*** Opening INFORMATION GIVEN ***

--- config.mk ---
export PLATFORM = sky130hd
export DESIGN_NAME = lr_col_pack
export DESIGN_NICKNAME = d
export VERILOG_FILES = /design/src/rtl/lr_col_pack.sv
export SDC_FILE = /design/constraint.sdc
export NUM_CORES = 1
export LEC_CHECK = 0
export BUFFER_PORTS_ARGS = -buffer_cell sky130_fd_sc_hd__buf_2
export CAP_MARGIN = 10
export CORE_UTILIZATION = 50
export DETAILED_ROUTE_END_ITERATION = 8
export PLACE_DENSITY = 0.76
export SLEW_MARGIN = 15
export SYNTH_ARGS = -nofsm -noshare
export SYNTH_HDL_FRONTEND = slang
export SYNTH_SLANG_ARGS = --single-unit
--- constraint.sdc ---
create_clock -name aclk -period 2 [get_ports aclk]
set_clock_uncertainty 0.15 [all_clocks]
set_input_delay 0.3 -clock aclk [delete_from_list [all_inputs] [get_ports aclk]]
set_output_delay 0.3 -clock aclk [all_outputs]
set_load 0.02 [all_outputs]
--- src/rtl/lr_col_pack.sv ---
// lr_col_pack: joins a left and a right pixel stream into one LR stream.
// Each L/R word pair is decimated 2:1 horizontally and interleaved into one
// output word {aR, aL, bR, bL}. The block does not emit until both inputs
// reach a frame start together. Any sideband disagreement drops the pair
// and returns the block to frame search. The output goes through a
// two-entry skid buffer. Its registered full flag is what breaks the path
// from m_axis_lr_tready back to the input readies.
module lr_col_pack #(
    parameter int C_AXIS_LR_TDATA_WIDTH = 32,
    parameter int AVG_MODE              = 0
) (
    input  logic                             aclk,
    input  logic                             aresetn,

    input  logic [C_AXIS_LR_TDATA_WIDTH-1:0] s_axis_l_tdata,
    input  logic                             s_axis_l_tvalid,
    output logic                             s_axis_l_tready,
    input  logic                             s_axis_l_tlast,
    input  logic                             s_axis_l_tuser,

    input  logic [C_AXIS_LR_TDATA_WIDTH-1:0] s_axis_r_tdata,
    input  logic                             s_axis_r_tvalid,
    output logic                             s_axis_r_tready,
    input  logic                             s_axis_r_tlast,
    input  logic                             s_axis_r_tuser,

    output logic [C_AXIS_LR_TDATA_WIDTH-1:0] m_axis_lr_tdata,
    output logic                             m_axis_lr_tvalid,
    input  logic                             m_axis_lr_tready,
    output logic                             m_axis_lr_tlast,
    output logic                             m_axis_lr_tuser,

    output logic                             sync_o,
    output logic [7:0]                       err_cnt_o
);

    localparam int W = C_AXIS_LR_TDATA_WIDTH;

    // SYNC searches for a common frame start; RUN joins pairs.
    typedef enum logic {
        ST_SYNC = 1'b0,
        ST_RUN  = 1'b1
    } state_t;

    state_t        state_q, state_d;
    logic [7:0]    err_cnt_q, err_cnt_d;

    // Skid buffer: the output register is the head, and the skid register
    // is the second entry. A valid skid entry means the buffer is full.
    logic          out_valid_q, out_valid_d;
    logic [W-1:0]  out_data_q, out_data_d;
    logic          out_last_q, out_last_d;
    logic          out_user_q, out_user_d;
    logic          skid_valid_q, skid_valid_d;
    logic [W-1:0]  skid_data_q, skid_data_d;
    logic          skid_last_q, skid_last_d;
    logic          skid_user_q, skid_user_d;

    logic          full;
    logic          pair_valid;
    logic          side_mismatch;
    logic          push;
    logic          pop;
    logic          err_inc;
    logic          l_ready;
    logic          r_ready;
    logic [W-1:0]  packed_word;

    // Index 0 is the left side and index 1 is the right side.
    logic [W-1:0]  side_word [2];
    logic [7:0]    side_a    [2];
    logic [7:0]    side_b    [2];

    assign side_word[0] = s_axis_l_tdata;
    assign side_word[1] = s_axis_r_tdata;

    // Per-side 2:1 horizontal decimation.
    // Pixel p0 sits in bits 31:24 and p3 in bits 7:0.
    generate
        for (genvar gi = 0; gi < 2; gi++) begin : g_dec
            if (AVG_MODE == 1) begin : g_avg
                logic [8:0] sum_a;
                logic [8:0] sum_b;
                // The 9-bit sums keep the carry. The shift truncates, so no rounding is applied.
                assign sum_a      = {1'b0, side_word[gi][31:24]} + {1'b0, side_word[gi][23:16]};
                assign sum_b      = {1'b0, side_word[gi][15:8]}  + {1'b0, side_word[gi][7:0]};
                assign side_a[gi] = sum_a[8:1];
                assign side_b[gi] = sum_b[8:1];
            end else begin : g_keep
                // Odd pixels are dropped in this mode.
                logic unused_odd;
                assign unused_odd = ^{side_word[gi][23:16], side_word[gi][7:0]};
                assign side_a[gi] = side_word[gi][31:24];
                assign side_b[gi] = side_word[gi][15:8];
            end
        end
    endgenerate

    // Interleave the decimated pixels, with right before left in each half.
    assign packed_word = {side_a[1], side_a[0], side_b[1], side_b[0]};

    assign full          = skid_valid_q;
    assign pair_valid    = s_axis_l_tvalid & s_axis_r_tvalid;
    assign side_mismatch = (s_axis_l_tuser ^ s_axis_r_tuser) | (s_axis_l_tlast ^ s_axis_r_tlast);
    assign pop           = out_valid_q & m_axis_lr_tready;

    // State register and error counter.
    always_ff @(posedge aclk or negedge aresetn) begin
        if (!aresetn) begin
            state_q   <= ST_SYNC;
            err_cnt_q <= 8'd0;
        end else begin
            state_q   <= state_d;
            err_cnt_q <= err_cnt_d;
        end
    end

    // Next state, input readies, and the push/error decisions.
    always_comb begin
        state_d = state_q;
        l_ready = 1'b0;
        r_ready = 1'b0;
        push    = 1'b0;
        err_inc = 1'b0;
        case (state_q)
            ST_SYNC: begin
                // Heads that are not a frame start are dropped. A frame-start head waits for the other side.
                l_ready = s_axis_l_tvalid & ~s_axis_l_tuser;
                r_ready = s_axis_r_tvalid & ~s_axis_r_tuser;
                if (s_axis_l_tvalid & s_axis_l_tuser & s_axis_r_tvalid & s_axis_r_tuser) begin
                    state_d = ST_RUN;
                end
            end
            ST_RUN: begin
                if (pair_valid & side_mismatch) begin
                    // A broken pair is dropped even when the buffer is full.
                    l_ready = 1'b1;
                    r_ready = 1'b1;
                    err_inc = 1'b1;
                    state_d = ST_SYNC;
                end else begin
                    l_ready = s_axis_r_tvalid & ~full;
                    r_ready = s_axis_l_tvalid & ~full;
                    push    = pair_valid & ~full;
                end
            end
            default: state_d = ST_SYNC;
        endcase
    end

    // Saturating count of dropped (mismatched) pairs.
    always_comb begin
        err_cnt_d = err_cnt_q;
        if (err_inc && (err_cnt_q != 8'hFF)) begin
            err_cnt_d = err_cnt_q + 8'd1;
        end
    end

    // Skid buffer next state. Words leave in the order they entered.
    always_comb begin
        out_valid_d  = out_valid_q;
        out_data_d   = out_data_q;
        out_last_d   = out_last_q;
        out_user_d   = out_user_q;
        skid_valid_d = skid_valid_q;
        skid_data_d  = skid_data_q;
        skid_last_d  = skid_last_q;
        skid_user_d  = skid_user_q;
        if (skid_valid_q) begin
            // The buffer is full, so push is blocked. Only draining is possible.
            if (pop) begin
                out_data_d   = skid_data_q;
                out_last_d   = skid_last_q;
                out_user_d   = skid_user_q;
                skid_valid_d = 1'b0;
            end
        end else if (push) begin
            if (!out_valid_q || pop) begin
                out_valid_d = 1'b1;
                out_data_d  = packed_word;
                out_last_d  = s_axis_l_tlast;
                out_user_d  = s_axis_l_tuser;
            end else begin
                skid_valid_d = 1'b1;
                skid_data_d  = packed_word;
                skid_last_d  = s_axis_l_tlast;
                skid_user_d  = s_axis_l_tuser;
            end
        end else if (pop) begin
            out_valid_d = 1'b0;
        end
    end

    // Skid buffer registers.
    always_ff @(posedge aclk or negedge aresetn) begin
        if (!aresetn) begin
            out_valid_q  <= 1'b0;
            out_data_q   <= '0;
            out_last_q   <= 1'b0;
            out_user_q   <= 1'b0;
            skid_valid_q <= 1'b0;
            skid_data_q  <= '0;
            skid_last_q  <= 1'b0;
            skid_user_q  <= 1'b0;
        end else begin
            out_valid_q  <= out_valid_d;
            out_data_q   <= out_data_d;
            out_last_q   <= out_last_d;
            out_user_q   <= out_user_d;
            skid_valid_q <= skid_valid_d;
            skid_data_q  <= skid_data_d;
            skid_last_q  <= skid_last_d;
            skid_user_q  <= skid_user_d;
        end
    end

    assign s_axis_l_tready  = l_ready;
    assign s_axis_r_tready  = r_ready;
    assign m_axis_lr_tvalid = out_valid_q;
    assign m_axis_lr_tdata  = out_data_q;
    assign m_axis_lr_tlast  = out_last_q;
    assign m_axis_lr_tuser  = out_user_q;
    assign sync_o           = (state_q == ST_RUN);
    assign err_cnt_o        = err_cnt_q;

endmodule
# [Word-level counts from Yosys, hierarchy flattened]
# Cells that the tools add are included.
[word_totals] in_bits=73 elab_cells=72 ff_bits=79 out_inout_bits=46
[classes] mux=30 bitwise=19 add_sub_neg=1 n_eq_ne=3 n_reduce_logical=9
[ops] op="32-bit 2-to-1 mux" count=4
[ops] op="1-bit 2-to-1 mux" count=23
[ops] op="1-bit AND" count=11
[ops] op="3-bit AND reduction" count=3
[ops] op="8-bit by 1-bit adder with 8-bit output, second input constant" count=1
[ops] op="8-bit inequality test, second input constant" count=1
[ops] op="1-bit one-hot mux with 2 select lines" count=3
[ops] op="2-bit nonzero test" count=3
[ops] op="1-bit NOT" count=5
[ops] op="2-bit by 1-bit inequality test with 1-bit output, second input constant" count=2
[ops] op="1-bit bitwise XOR" count=2
[ops] op="1-bit logical AND" count=1
[ops] op="1-bit logical NOT" count=1
[ops] op="1-bit logical OR" count=1
[ops] op="1-bit OR" count=1

# [Logic depth before layout (Yosys ltp)]
[logic_depth] depth_word=7 depth_mapped=6

# [Worst setup path before layout]
# Ideal clock, no wire load.
[synth_path] path_kind="register -> register" start="reg state_q, in the netlist sync_o" end="reg skid_data_q[0]" setup_slack_ns=0.177 setup_ns=0.125 path_buffers=1 t_required_ns=1.725 arrival_ns=1.548 stages_incl_launch_ff=6 cell_sequence="dfrtp_1 > and3_1 > and3_4 > nand3b_4 > buf_6 > mux2_4"
[synth_between] elab_chain_cells=2
[synth_rtl] element="from (decl)" line="45" source="state_t state_q, state_d;"
[synth_rtl] element="from (signal assigned)" line="113" source="state_q <= state_d;"
[synth_rtl] element="1-bit 2-to-1 mux" line="125" source="case (state_q)"
[synth_rtl] element="3-bit AND reduction (no source line)"
[synth_rtl] element="to (signal assigned)" line="211" source="skid_data_q <= skid_data_d;"
[synth_rtl] element="to (decl)" line="55" source="logic [W-1:0] skid_data_q, skid_data_d;"
# No other way between the ends.
# A chain may end at the register's enable or synchronous reset.

# [Worst setup path after layout]
[layout_path] start="reg skid_valid_q, in the netlist full" end="out s_axis_l_tready"
[layout_between] elab_chain_cells=4
[layout_rtl] element="from (decl)" line="54" source="logic skid_valid_q, skid_valid_d;"
[layout_rtl] element="from (signal assigned)" line="210" source="skid_valid_q <= skid_valid_d;"
[layout_rtl] element="1-bit NOT (no source line)"
[layout_rtl] element="1-bit AND" line="142" source="l_ready = s_axis_r_tvalid & ~full;"
[layout_rtl] element="1-bit 2-to-1 mux" line="135" source="if (pair_valid & side_mismatch) begin"
[layout_rtl] element="1-bit one-hot mux with 2 select lines" line="125"
[layout_rtl] element="to (decl)" line="17" source="output logic s_axis_l_tready,"
# No other way between the ends.

==> impl_metrics.py <==
metrics = {
    "yosys": {
        "synthAdderAreaFrac_pct": 0.352,
        "synth_area_per_cell_um2": 14.3,
        "synth_edf_count": 0,
        "synth_top_family_by_area": "multiplexers",
        "synthMuxAreaShare_pct": 14.6,
        "ys_ff_latch": 79,
        "synth-simple-area-share_pct": 11.1,
        "seq_area_frac_synth_pct": 55.7,
        "ys_top_cells_by_count": "dfrtp_1, and2_1, a221o_1",
        "synth.area.top_cells": "dfrtp_1, mux2_4, a221o_1, and2_1, buf_6",
        "synth_compound_area_share_pct": 11.9,
        "synth.most_common_cell": "dfrtp_1",
        "synthXorXnorAreaFrac_pct": 2.68,
        "mappedNetlistArea_mm2": 0.00355,
        "synth-main-ff-cell": "dfrtp_1",
        "synth_nets": 323,
        "yosys_warnings": 0,
        "synth_top_area_share_pct": 55.7,
        "synthArstFlopShare_pct": 100,
        "synth_area_leader_cell": "dfrtp_1",
        "syn-instance-count": 249,
        "synth.distinct_cells": 34,
    },
    "cts": {
        "clockRootBuffer": "clkbuf_8",
        "clk_path_buf_depth": 2,
        "cts_setup_buffers": 0,
        "clk_pin_slew_ns": 0.07,
        "cts-buffers-inserted": 9,
        "clkSinkCount": 79,
        "tritoncts": "yes",
        "htree_levels": 3,
        "clk_latency_ns": 0.34,
    },
    "worst_setup_path": {
        "crit_arrival_ns": 1.47,
        "start_kind": "register",
        "crit_fanout": 6,
        "critPathRequiredTime_ns": 1.55,
        "reg2reg_from": "m_axis_lr_tvalid",
        "critPathKind": "register to output pin",
        "crit_start": "full",
        "endpoint_kind": "output pin",
        "reg2reg_depth": 4,
    },
    "place": {
        "gp_congestion": 0.711,
        "hpwl_um": 4670,
        "io_buffers": 86,
        "place_inst": 430,
        "dp_slack_ns": -0.0916,
        "placed_area_mm2": 0.00412,
    },
    "power": {
        "p_switching_w": 0.00181,
        "leakage_nw": 2.37,
        "p_seq_share_pct": 43.8,
        "powerDensity_mw_per_mm2": 1200,
        "ir_drop_uv": 700,
        "swShare_pct": 34.7,
        "power_w": 0.00522,
        "clkPwrFrac_pct": 23.4,
        "p_int_w": 0.00341,
        "comb_power_share_pct": 32.8,
    },
    "route": {
        "wl_per_cell_um": 16.4,
        "drt_iter0_drc": 109,
        "vias": 2421,
        "viasPerCell": 5.40,
        "postRouteWirelength_um": 7350,
        "first_pass_iters": 4,
        "route.detailed.drc": 0,
        "antenna_left": 0,
    },
    "die": {
        "ios": 119,
        "die_w_um": 86.3,
        "fp.dieH_um": 86.3,
        "initial_utilization_pct": 52.0,
        "fp.dieArea_mm2": 0.00744,
        "core_mm2": 0.00683,
        "rows": 30,
    },
    "grt": {
        "grt_pass1_vias": 2398,
        "grt_pass1_wl_um": 11700,
        "antenna_found_initial": 0,
        "gr-total-overflow": 0,
        "grt_max_degree": 46,
        "track_usage_pct": 20.3,
    },
    "cells_and_area": {
        "fill_cells": 546,
        "multiInputGateArea_mm2": 0.00147,
        "antenna_cells": 0,
        "fin_nets": 421,
        "seq_area_mm2": 0.00198,
        "drive_above_1_share_pct": 45.5,
        "stdcell_area_mm2": 0.00437,
        "stdcell_count": 448,
        "area_growth_pct": 23.0,
    },
    "worst_hold_path": {
        "min_path_type": "input pin to register",
        "whs_path_depth": 2,
        "hold_start": "m_axis_lr_tready",
    },
    "timing": {
        "fin_crit_sh_pct": 95.8,
        "rsz0062_at_grt": "no",
        "slew_violations": 0,
        "hold_violations": 0,
        "max_freq_ghz": 0.522,
        "min_period_ns": 1.92,
        "slew_headroom_pct": 57.0,
        "holdWs_ns": 0.0269,
        "final-setup-viol-count": 0,
        "worstMarginPinSlew_ns": 0.643,
        "setup_slack_ns": 0.0833,
    },
    "flow_run": {
        "cap_violations": 0,
    },
    "status": {
        "status": "finished, final reports clean",
    },
}
final cells by class:
cell class | count | share of cell area, %
flip-flops and latches | 79 | 45.3
inverters | 1 | 0.0860
well taps | 96 | 2.75
repair buffers | 100 | 13.5
multi-input cells | 156 | 33.6
clock buffers | 11 | 3.47
clock inverters | 5 | 1.29
flip-flops by register name, indices dropped and copies added, names as in the netlist:
signal            flops
m_axis_lr_tdata      32
skid_data_q          32
err_cnt_o             8
full                  1
m_axis_lr_tlast       1
m_axis_lr_tuser       1
m_axis_lr_tvalid      1
skid_last_q           1
skid_user_q           1
sync_o                1
power groups by stage:
| stage | sequential [W] | clock, W | combinational [W] |
|---|---|---|---|
| 2_1_floorplan | 0.00278 | 0 | 0.000596 |
| 3_3_place_gp | 0.00230 | 0 | 0.00166 |
| 3_5_place_dp | 0.00231 | 0 | 0.00171 |
| 4_1_cts | 0.00228 | 0.00125 | 0.00171 |
| 5_1_grt | 0.00235 | 0.00130 | 0.00184 |
| 6_report | 0.00229 | 0.00122 | 0.00171 |
worst max-delay path, cell delays in order, from the launching register on:
cell and delay [ns]:
dfrtp_2 0.50, buf_4 0.19, nand2_1 0.05, a32o_1 0.24, buf_2 0.15
layer usage:
metal / routed length (um) / GRT usage (%) / up-vias
met5: 0 / 0 / -
met2: 3340 / 32.3 / 66
met3: 300 / 4.10 / 6
met1: 3650 / 28.0 / 1220
li1: - / - / 1129
met4: 60 / 7.12 / 0
what timing repair did:
| item | in CTS | in global routing |
|---|---|---|
| setup endpoints to repair | 34 | 36 |
| resized for setup | 1 | 4 |
| hold endpoints to repair | 34 | 0 |
| cloned | 0 | 1 |
| pin swaps | 2 | 1 |
| hold buffers | 1 | 0 |
cells in the final DEF, fill, tap and decap left out, types with 3 or more instances in the layout:
master,instances
a21oi_1,3
a221o_1,34
and2_1,35
buf_12,4
buf_2,85
buf_4,10
clkbuf_8,11
dfrtp_1,78
mux2_2,6
mux2_4,30
nand2_1,4
nand3_1,4
nor2_1,4
xor2_1,8
cell families (layout without fill, tap and decap cells):
logic type      count (synthesis)  in the layout
compound gates                 46             47
flops                          79             79
simple gates                   62             62
buf+inv                        15            117
mux                            36             36
fa+ha+maj                       1              1
xor+xnor                       10             10
per-stage QoR:
| step | utilization (%) | TNS, ns |
|---|---|---|
| after CTS | 63.6 | -0.0322 |
| after detailed placement | 60.3 | -1.96 |
| after global routing | 63.9 | 0 |
| after global placement | 60.3 | -1.79 |
| after floorplan | - | 0 |
| final | 63.9 | 0 |
final timing paths:
path                                  endpoint  slack [ns]
max                            s_axis_l_tready        0.08
min                                       full        0.03
max reg2reg                 m_axis_lr_tdata[3]        0.13
min reg2reg                    skid_data_q[18]        0.35
max in group asynchronous                 full        0.77
min in group asynchronous  m_axis_lr_tdata[14]        0.29
No activity file was read; power rests on OpenSTA's default activity.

*** Closing INFORMATION GIVEN ***

- _AIM OF THE TASK_
Above are the records; report each line in them that includes the word "inverters".

- _REPLY TO THE EXERCISE_
inverters | 1 | 0.0860
clock inverters | 5 | 1.29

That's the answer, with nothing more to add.